Hunkering down and waiting, however, is not the approach successful lenders are taking. Anyone can cut expenses and eliminate costs during market slowdowns. But then what?

In all likelihood, that eventual market rebound will signal the start of an inevitable surge of staffing up that we always see at that point in the course of things. After all, more volume requires more operational capacity and greater throughput. And that wave of recruiting, hiring, training and deployment also unfailingly leads to hiccups, uneven service levels and inconsistent quality while we wait (again) for things to even out.

Except…

It’s not the mid 2010’s anymore. This eventual rebound and how the mortgage industry responds to it will be unlike the previous pivots. You’d have to have lived in a cave for the past five years not to realize that we simply don’t originate mortgages the way we used to. A huge part of that can be credited to the introduction of a breathtaking wave of new technology. But it can also be attributed to the fact that, finally, most lenders realize that doing things the way we always have in the past is now the roadmap to a quick exit from the space. The borrower expects more. The secondary market expects more, and they will find it from the competition if we do not evolve.
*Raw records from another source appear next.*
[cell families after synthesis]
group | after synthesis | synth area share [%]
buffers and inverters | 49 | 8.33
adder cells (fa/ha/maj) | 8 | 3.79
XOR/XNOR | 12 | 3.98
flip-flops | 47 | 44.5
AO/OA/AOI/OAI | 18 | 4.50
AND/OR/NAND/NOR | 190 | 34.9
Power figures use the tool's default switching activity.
--- src/rtl/fseq_phase_ctrl.sv ---
module fseq_phase_ctrl
  import fseq_pkg::*;
(
  input  logic   clk,
  input  logic   rst_n,
  input  logic   want_const,
  output phase_e cur_phase,
  output logic   fetch_ev,
  output logic   const_ev,
  output logic   exec_ev
);

  phase_e phase_q;

  always_ff @(posedge clk) begin
    if (!rst_n) phase_q <= PH_FETCH;
    else        phase_q <= phase_after(phase_q, want_const);
  end

  assign cur_phase = phase_q;
  assign fetch_ev  = (phase_q == PH_FETCH);
  assign const_ev  = (phase_q == PH_CONST);
  assign exec_ev   = (phase_q == PH_EXEC);

endmodule

--- src/rtl/fseq_word_regs.sv ---
module fseq_word_regs #(
  parameter int WORD_W   = 16,
  parameter int N_SLOTS  = 2
) (
  input  logic              clk,
  input  logic              rst_n,
  input  logic [N_SLOTS-1:0] load,
  input  logic [WORD_W-1:0] din,
  output logic [WORD_W-1:0] dout [N_SLOTS]
);

  for (genvar s = 0; s < N_SLOTS; s++) begin : g_slot
    logic [WORD_W-1:0] word_q;
    always_ff @(posedge clk) begin
      if (!rst_n)       word_q <= '0;
      else if (load[s]) word_q <= din;
    end
    assign dout[s] = word_q;
  end

endmodule

--- src/rtl/fseq_pc_unit.sv ---
module fseq_pc_unit #(
  parameter int              ADDR_W     = 16,
  parameter logic [ADDR_W-1:0] RESET_PC   = '0,
  parameter logic [ADDR_W-1:0] IRQ_VECTOR = 16'h0010
) (
  input  logic              clk,
  input  logic              rst_n,
  input  logic              fetch_ev,
  input  logic              const_ev,
  input  logic              exec_ev,
  input  logic              irq_take,
  input  logic              branch_taken,
  input  logic [ADDR_W-1:0] branch_target,
  output logic [ADDR_W-1:0] pc,
  output logic [ADDR_W-1:0] resume_pc
);

  function automatic logic [ADDR_W-1:0] next_word(logic [ADDR_W-1:0] a);
    next_word = a + ADDR_W'(1);
  endfunction

  function automatic logic [ADDR_W-1:0] exec_dest(logic tk, logic [ADDR_W-1:0] tgt,
                                                  logic [ADDR_W-1:0] cur);
    exec_dest = tk ? tgt : cur;
  endfunction

  logic [ADDR_W-1:0] pc_q;
  logic [ADDR_W-1:0] pc_d;

  assign resume_pc = exec_dest(branch_taken, branch_target, pc_q);

  always_comb begin
    pc_d = pc_q;
    if (fetch_ev || const_ev) pc_d = next_word(pc_q);
    else if (exec_ev)         pc_d = irq_take ? IRQ_VECTOR : resume_pc;
  end

  always_ff @(posedge clk) begin
    if (!rst_n) pc_q <= RESET_PC;
    else        pc_q <= pc_d;
  end

  assign pc = pc_q;

endmodule

--- src/rtl/fseq_irq_ctrl.sv ---
module fseq_irq_ctrl (
  input  logic clk,
  input  logic rst_n,
  input  logic exec_ev,
  input  logic irq_req,
  input  logic irq_return,
  output logic irq_flag,
  output logic irq_take
);

  logic flag_q;

  assign irq_take = exec_ev && irq_req && !flag_q;

  always_ff @(posedge clk) begin
    if (!rst_n)                    flag_q <= 1'b0;
    else if (irq_take)             flag_q <= 1'b1;
    else if (exec_ev && irq_return) flag_q <= 1'b0;
  end

  assign irq_flag = flag_q;

endmodule

--- src/rtl/fetch_sequencer.sv ---
module fetch_sequencer #(
  parameter int                 WORD_W         = 16,
  parameter int                 CONST_FLAG_BIT = 15,
  parameter int                 REG_IDX_W      = 3,
  parameter logic [REG_IDX_W-1:0] LINK_REG     = 3'd6,
  parameter logic [WORD_W-1:0]  RESET_PC       = '0,
  parameter logic [WORD_W-1:0]  IRQ_VECTOR     = 16'h0010
) (
  input  logic                 clk,
  input  logic                 rst_n,
  output logic [WORD_W-1:0]    mem_addr,
  input  logic [WORD_W-1:0]    mem_rdata,
  input  logic                 branch_taken,
  input  logic [WORD_W-1:0]    branch_target,
  input  logic                 irq_req,
  input  logic                 irq_return,
  output logic [1:0]           phase,
  output logic [WORD_W-1:0]    instr,
  output logic [WORD_W-1:0]    const_word,
  output logic [WORD_W-1:0]    pc,
  output logic                 irq_flag,
  output logic                 ret_wr_en,
  output logic [REG_IDX_W-1:0] ret_wr_addr,
  output logic [WORD_W-1:0]    ret_wr_data
);
  import fseq_pkg::*;

  localparam int SLOT_INSTR = 0;
  localparam int SLOT_CONST = 1;
  localparam int N_SLOTS    = 2;

  phase_e            cur_phase;
  logic              fetch_ev, const_ev, exec_ev;
  logic              irq_take;
  logic              want_const;
  logic [WORD_W-1:0] resume_pc;
  logic [WORD_W-1:0] slot_q [N_SLOTS];
  logic [N_SLOTS-1:0] slot_load;

  assign want_const = mem_rdata[CONST_FLAG_BIT];

  fseq_phase_ctrl i_phase (
    .clk(clk), .rst_n(rst_n), .want_const(want_const),
    .cur_phase(cur_phase), .fetch_ev(fetch_ev), .const_ev(const_ev), .exec_ev(exec_ev)
  );

  always_comb begin
    slot_load = '0;
    slot_load[SLOT_INSTR] = fetch_ev;
    slot_load[SLOT_CONST] = const_ev;
  end

  fseq_word_regs #(.WORD_W(WORD_W), .N_SLOTS(N_SLOTS)) i_words (
    .clk(clk), .rst_n(rst_n), .load(slot_load), .din(mem_rdata), .dout(slot_q)
  );

  fseq_irq_ctrl i_irq (
    .clk(clk), .rst_n(rst_n), .exec_ev(exec_ev), .irq_req(irq_req),
    .irq_return(irq_return), .irq_flag(irq_flag), .irq_take(irq_take)
  );

  fseq_pc_unit #(.ADDR_W(WORD_W), .RESET_PC(RESET_PC), .IRQ_VECTOR(IRQ_VECTOR)) i_pc (
    .clk(clk), .rst_n(rst_n), .fetch_ev(fetch_ev), .const_ev(const_ev), .exec_ev(exec_ev),
    .irq_take(irq_take), .branch_taken(branch_taken), .branch_target(branch_target),
    .pc(pc), .resume_pc(resume_pc)
  );

  assign mem_addr    = pc;
  assign phase       = cur_phase;
  assign instr       = slot_q[SLOT_INSTR];
  assign const_word  = slot_q[SLOT_CONST];
  assign ret_wr_en   = irq_take;
  assign ret_wr_addr = LINK_REG;
  assign ret_wr_data = resume_pc;

endmodule

--- config.mk ---
export PLATFORM = sky130hd
export DESIGN_NAME = fetch_sequencer
export DESIGN_NICKNAME = d
export VERILOG_FILES = /design/src/rtl/fseq_pkg.sv /design/src/rtl/fseq_phase_ctrl.sv /design/src/rtl/fseq_word_regs.sv /design/src/rtl/fseq_pc_unit.sv /design/src/rtl/fseq_irq_ctrl.sv /design/src/rtl/fetch_sequencer.sv
export SDC_FILE = /design/constraint.sdc
export NUM_CORES = 1
export LEC_CHECK = 0
export ABC_AREA = 1
export ABC_CLOCK_PERIOD_IN_PS = 1450
export BUFFER_PORTS_ARGS = -buffer_cell sky130_fd_sc_hd__buf_2
export CAP_MARGIN = 0
export CORE_MARGIN = 4
export CORE_UTILIZATION = 35
export CTS_BUF_LIST = sky130_fd_sc_hd__clkbuf_4 sky130_fd_sc_hd__clkbuf_8 sky130_fd_sc_hd__clkbuf_16
export DETAILED_ROUTE_END_ITERATION = 7
export PLACE_DENSITY = 0.67
export REMOVE_ABC_BUFFERS = 1
export SKIP_LAST_GASP = 1
export SLEW_MARGIN = 20
export SYNTH_ARGS = -nofsm -noshare
export SYNTH_HDL_FRONTEND = slang
export SYNTH_SLANG_ARGS = --single-unit
--- constraint.sdc ---
create_clock -name clk -period 1.45 [get_ports clk]
set_input_delay 0.145 -clock clk [delete_from_list [all_inputs] [get_ports clk]]
set_output_delay 0.145 -clock clk [all_outputs]
set_load 0.02 [all_outputs]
The most successful lenders have already implemented effective technology and modernized their workflows. Operational strategy is no longer something we talk about while simply continuing the “lather, rinse, repeat” of the past 20 years. The way we deliver a mortgage product has become just as important as the product itself. And that will be important to remember for businesses seeking to avoid the traditional operational lag that once came with an upswing.

It’s Not Just About Tech, But How You Use It

Technology has become the backbone of the modern mortgage operation. The lenders poised for the quickest and most sustainable success have already been investing in solutions that enable efficiency, transparency, and scalability.

  • Automated processes: Automation is critical for handling an uptick in volume without seeing a decline in service quality. From underwriting to document collection, lenders are turning to tools that reduce manual intervention. Automated workflows allow tasks like income verification, credit assessments and document checks to proceed with minimal human oversight, speeding up the approval process and freeing staff for more complex tasks.
  • Intelligent decisioning tools: With artificial intelligence (AI) and machine learning, lenders can prioritize high quality applications, identify bottlenecks, and accurately estimate processing times. This real-time insight helps teams focus on high-priority files, improving throughput.
  • Enhanced customer portals: Today’s consumer expects any purchase or loan, whether it involves a car, a student loan or even an appliance, to happen quickly and smoothly. Borrowers have come to demand seamless digital experiences. Upgrading client-facing portals with user-friendly interfaces, real-time updates and secure document uploads is already helping the top lenders to meet those rising expectations reducing calls and emails for status updates.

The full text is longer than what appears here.